Directions:
Repeat the lines below exactly as written, please, from the line with "status_q, status_d, sw_view;" to the line with "output logic irq_o", both lines included, and no others.

Stored items
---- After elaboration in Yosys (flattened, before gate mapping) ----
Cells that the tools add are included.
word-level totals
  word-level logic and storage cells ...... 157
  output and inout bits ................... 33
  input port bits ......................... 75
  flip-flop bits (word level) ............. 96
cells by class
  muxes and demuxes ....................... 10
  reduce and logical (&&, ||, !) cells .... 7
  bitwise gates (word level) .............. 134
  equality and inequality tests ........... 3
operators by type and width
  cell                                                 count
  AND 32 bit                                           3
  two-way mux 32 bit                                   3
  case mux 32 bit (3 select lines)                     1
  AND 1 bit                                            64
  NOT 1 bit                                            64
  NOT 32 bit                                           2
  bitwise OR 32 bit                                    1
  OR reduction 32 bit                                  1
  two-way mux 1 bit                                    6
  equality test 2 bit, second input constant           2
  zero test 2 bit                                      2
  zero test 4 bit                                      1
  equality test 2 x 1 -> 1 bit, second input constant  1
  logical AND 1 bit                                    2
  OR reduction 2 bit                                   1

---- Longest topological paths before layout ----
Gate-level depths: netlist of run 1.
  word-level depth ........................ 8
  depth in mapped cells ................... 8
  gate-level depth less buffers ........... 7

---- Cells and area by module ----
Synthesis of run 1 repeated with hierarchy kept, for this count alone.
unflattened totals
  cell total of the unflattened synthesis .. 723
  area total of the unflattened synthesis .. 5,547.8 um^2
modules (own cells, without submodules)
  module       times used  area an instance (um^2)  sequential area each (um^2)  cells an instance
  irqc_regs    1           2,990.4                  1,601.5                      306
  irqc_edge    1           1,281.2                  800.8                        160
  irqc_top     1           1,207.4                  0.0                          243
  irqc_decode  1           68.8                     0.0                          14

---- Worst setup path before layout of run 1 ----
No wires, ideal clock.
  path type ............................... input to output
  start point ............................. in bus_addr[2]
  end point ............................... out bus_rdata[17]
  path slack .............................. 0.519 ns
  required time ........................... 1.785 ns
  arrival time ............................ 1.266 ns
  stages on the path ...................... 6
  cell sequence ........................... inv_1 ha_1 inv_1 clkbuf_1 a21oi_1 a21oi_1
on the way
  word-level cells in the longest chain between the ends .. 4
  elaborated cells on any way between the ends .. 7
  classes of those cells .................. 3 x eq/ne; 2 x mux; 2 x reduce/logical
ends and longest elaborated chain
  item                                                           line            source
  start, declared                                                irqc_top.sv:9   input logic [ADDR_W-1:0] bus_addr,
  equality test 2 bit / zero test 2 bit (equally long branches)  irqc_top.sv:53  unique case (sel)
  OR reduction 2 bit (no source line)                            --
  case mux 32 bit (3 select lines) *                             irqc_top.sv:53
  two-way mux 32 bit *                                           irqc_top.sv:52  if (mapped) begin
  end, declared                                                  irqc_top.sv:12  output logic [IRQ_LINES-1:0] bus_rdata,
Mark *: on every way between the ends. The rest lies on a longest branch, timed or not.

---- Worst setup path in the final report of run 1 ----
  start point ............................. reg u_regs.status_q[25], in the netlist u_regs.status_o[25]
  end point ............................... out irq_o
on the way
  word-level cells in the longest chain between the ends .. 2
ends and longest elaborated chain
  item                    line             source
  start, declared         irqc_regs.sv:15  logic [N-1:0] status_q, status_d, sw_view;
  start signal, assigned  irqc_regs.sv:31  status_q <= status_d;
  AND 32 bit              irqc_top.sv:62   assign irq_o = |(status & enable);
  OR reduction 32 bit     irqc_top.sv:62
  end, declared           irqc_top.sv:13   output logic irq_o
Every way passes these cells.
<file path="src/rtl/dma_chan_pkg.sv">
package dma_chan_pkg;
  localparam int OFS_ADDR  = 0;
  localparam int OFS_BLK   = 4;
  localparam int OFS_CNT   = 6;
  localparam int OFS_CMD   = 8;
  localparam int DIR_BIT   = 0;
  localparam int MODE_BIT  = 9;
  localparam int RUN_BIT   = 24;
  localparam logic [31:0] PHYS_MASK = 32'h1FFF_FFFF;

  typedef enum logic [2:0] {
    SEL_NONE,
    SEL_ADDR,
    SEL_BLK,
    SEL_CNT,
    SEL_CMD
  } reg_sel_e;
endpackage

</file>
<file path="src/rtl/dma_chan_decode.sv">
module dma_chan_decode
  import dma_chan_pkg::*;
#(
  parameter int ADDR_W = 8,
  parameter logic [ADDR_W-1:0] BASE_ADDR = 8'h80
) (
  input  logic [ADDR_W-1:0] addr,
  output reg_sel_e          sel
);
  logic [ADDR_W-1:0] offset;

  always_comb begin
    offset = addr - BASE_ADDR;
    if (offset == ADDR_W'(OFS_ADDR))      sel = SEL_ADDR;
    else if (offset == ADDR_W'(OFS_BLK))  sel = SEL_BLK;
    else if (offset == ADDR_W'(OFS_CNT))  sel = SEL_CNT;
    else if (offset == ADDR_W'(OFS_CMD))  sel = SEL_CMD;
    else                                  sel = SEL_NONE;
  end
endmodule

</file>
<file path="src/rtl/dma_chan_regs.sv">
module dma_chan_regs
  import dma_chan_pkg::*;
#(
  parameter int BS_W = 16,
  parameter int BA_W = 16
) (
  input  logic            clk,
  input  logic            rst,
  input  logic            wr_en,
  input  reg_sel_e        sel,
  input  logic [31:0]     wdata,
  input  logic            blk_accept,
  input  logic            finish,
  output logic [31:0]     madr_q,
  output logic [BS_W-1:0] bs_q,
  output logic [BA_W-1:0] ba_q,
  output logic            dir_q,
  output logic            mode_q,
  output logic            run_q
);
  localparam int STEP_PAD = 32 - BS_W - 2;

  logic [31:0] step;
  logic        cmd_wr;

  assign step   = {{STEP_PAD{1'b0}}, bs_q, 2'b00};
  assign cmd_wr = wr_en && (sel == SEL_CMD);

  always_ff @(posedge clk) begin
    if (rst) begin
      madr_q <= '0;
      bs_q   <= '0;
      ba_q   <= '0;
      dir_q  <= 1'b0;
      mode_q <= 1'b0;
      run_q  <= 1'b0;
    end else if (run_q) begin
      if (finish) begin
        run_q <= 1'b0;
      end else begin
        if (blk_accept) begin
          ba_q   <= ba_q - 1'b1;
          madr_q <= madr_q + step;
        end
        if (cmd_wr && !wdata[RUN_BIT]) run_q <= 1'b0;
      end
    end else if (wr_en) begin
      case (sel)
        SEL_ADDR: madr_q <= wdata;
        SEL_BLK: begin
          bs_q <= wdata[BS_W-1:0];
          ba_q <= wdata[16 +: BA_W];
        end
        SEL_CNT: ba_q <= wdata[BA_W-1:0];
        SEL_CMD: begin
          dir_q  <= wdata[DIR_BIT];
          mode_q <= wdata[MODE_BIT];
          run_q  <= wdata[RUN_BIT];
        end
        default: ;
      endcase
    end
  end
endmodule

</file>
<file path="src/rtl/dma_chan_seq.sv">
module dma_chan_seq
  import dma_chan_pkg::*;
#(
  parameter int BS_W     = 16,
  parameter int BA_W     = 16,
  parameter int LINE_W   = 5,
  parameter int IRQ_LINE = 3
) (
  input  logic              clk,
  input  logic              rst,
  input  logic              run_q,
  input  logic [31:0]       madr_q,
  input  logic [BS_W-1:0]   bs_q,
  input  logic [BA_W-1:0]   ba_q,
  input  logic              dir_q,
  input  logic              blk_ready,
  output logic              blk_valid,
  output logic [31:0]       blk_addr,
  output logic [BS_W+1:0]   blk_bytes,
  output logic              blk_dir,
  output logic              blk_accept,
  output logic              finish,
  output logic              irq_pulse,
  output logic [LINE_W-1:0] irq_line
);
  logic cnt_zero;

  assign cnt_zero   = (ba_q == '0);
  assign blk_valid  = run_q && !cnt_zero;
  assign finish     = run_q && cnt_zero;
  assign blk_accept = blk_valid && blk_ready;
  assign blk_addr   = madr_q & PHYS_MASK;
  assign blk_bytes  = {bs_q, 2'b00};
  assign blk_dir    = dir_q;

  always_ff @(posedge clk) begin
    if (rst) begin
      irq_pulse <= 1'b0;
      irq_line  <= '0;
    end else begin
      irq_pulse <= finish;
      irq_line  <= finish ? LINE_W'(IRQ_LINE) : '0;
    end
  end
endmodule

</file>
<file path="src/rtl/dma_chan_ctrl.sv">
module dma_chan_ctrl
  import dma_chan_pkg::*;
#(
  parameter int ADDR_W = 8,
  parameter logic [ADDR_W-1:0] BASE_ADDR = 8'h80,
  parameter int BS_W     = 16,
  parameter int BA_W     = 16,
  parameter int LINE_W   = 5,
  parameter int IRQ_LINE = 3
) (
  input  logic              clk,
  input  logic              rst,
  input  logic              wr_en,
  input  logic              rd_en,
  input  logic [ADDR_W-1:0] addr,
  input  logic [31:0]       wdata,
  output logic [31:0]       rdata,
  output logic              blk_valid,
  input  logic              blk_ready,
  output logic [31:0]       blk_addr,
  output logic [BS_W+1:0]   blk_bytes,
  output logic              blk_dir,
  output logic              irq_pulse,
  output logic [LINE_W-1:0] irq_line
);
  localparam int BA_PAD = 16 - BA_W;

  reg_sel_e        sel;
  logic [31:0]     madr_q;
  logic [BS_W-1:0] bs_q;
  logic [BA_W-1:0] ba_q;
  logic            dir_q, mode_q, run_q;
  logic            blk_accept, finish;
  logic [31:0]     rd_mux;

  dma_chan_decode #(.ADDR_W(ADDR_W), .BASE_ADDR(BASE_ADDR)) u_dec (
    .addr(addr), .sel(sel)
  );

  dma_chan_regs #(.BS_W(BS_W), .BA_W(BA_W)) u_regs (
    .clk(clk), .rst(rst), .wr_en(wr_en), .sel(sel), .wdata(wdata),
    .blk_accept(blk_accept), .finish(finish),
    .madr_q(madr_q), .bs_q(bs_q), .ba_q(ba_q),
    .dir_q(dir_q), .mode_q(mode_q), .run_q(run_q)
  );

  dma_chan_seq #(.BS_W(BS_W), .BA_W(BA_W), .LINE_W(LINE_W), .IRQ_LINE(IRQ_LINE)) u_seq (
    .clk(clk), .rst(rst), .run_q(run_q), .madr_q(madr_q), .bs_q(bs_q),
    .ba_q(ba_q), .dir_q(dir_q), .blk_ready(blk_ready),
    .blk_valid(blk_valid), .blk_addr(blk_addr), .blk_bytes(blk_bytes),
    .blk_dir(blk_dir), .blk_accept(blk_accept), .finish(finish),
    .irq_pulse(irq_pulse), .irq_line(irq_line)
  );

  always_comb begin
    rd_mux = '0;
    case (sel)
      SEL_ADDR: rd_mux = madr_q;
      SEL_BLK:  rd_mux = {{BA_PAD{1'b0}}, ba_q, {(16-BS_W){1'b0}}, bs_q};
      SEL_CMD: begin
        rd_mux[DIR_BIT]  = dir_q;
        rd_mux[MODE_BIT] = mode_q;
        rd_mux[RUN_BIT]  = run_q;
      end
      default: rd_mux = '0;
    endcase
  end

  always_ff @(posedge clk) begin
    if (rst)        rdata <= '0;
    else if (rd_en) rdata <= rd_mux;
  end
endmodule

</file>
File: config.mk
export PLATFORM = sky130hd
export DESIGN_NAME = feac_validator
export DESIGN_NICKNAME = d
export VERILOG_FILES = /design/src/rtl/feac_pkg.sv /design/src/rtl/feac_window.sv /design/src/rtl/feac_track.sv /design/src/rtl/feac_csr.sv /design/src/rtl/feac_validator.sv
export SDC_FILE = /design/constraint.sdc
export NUM_CORES = 1
export LEC_CHECK = 0
export BUFFER_PORTS_ARGS = -buffer_cell sky130_fd_sc_hd__buf_2
export CORE_ASPECT_RATIO = 0.6
export CORE_MARGIN = 4
export CORE_UTILIZATION = 60
export DETAILED_ROUTE_END_ITERATION = 8
export PLACE_DENSITY = 0.89
export SLEW_MARGIN = 20
export SYNTH_ARGS = -nofsm -noshare
export SYNTH_HDL_FRONTEND = slang
export SYNTH_SLANG_ARGS = --single-unit
File: constraint.sdc
create_clock -name clk -period 7.7 [get_ports clk]
set_clock_uncertainty 0.1 [all_clocks]
set_input_delay 1.54 -clock clk [delete_from_list [all_inputs] [get_ports clk]]
set_output_delay 1.54 -clock clk [all_outputs]
set_load 0.01 [all_outputs]
File: src/rtl/feac_pkg.sv
package feac_pkg;
  localparam int unsigned CODE_W   = 6;
  localparam int unsigned WIN_LEN  = 10;
  localparam int unsigned ACC_MIN  = 8;
  localparam int unsigned DROP_MIN = 3;

  // register bit positions decoded by software
  localparam int unsigned B_ACC_EV  = 0;
  localparam int unsigned B_ACC_EN  = 1;
  localparam int unsigned B_DROP_EV = 2;
  localparam int unsigned B_DROP_EN = 3;
  localparam int unsigned B_VALID   = 4;

  typedef struct packed {
    logic drop_en;
    logic drop_ev;
    logic acc_en;
    logic acc_ev;
  } ctl_t;
endpackage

Your solution:
  start, declared         irqc_regs.sv:15  logic [N-1:0] status_q, status_d, sw_view;
  start signal, assigned  irqc_regs.sv:31  status_q <= status_d;
  AND 32 bit              irqc_top.sv:62   assign irq_o = |(status & enable);
  OR reduction 32 bit     irqc_top.sv:62
  end, declared           irqc_top.sv:13   output logic irq_o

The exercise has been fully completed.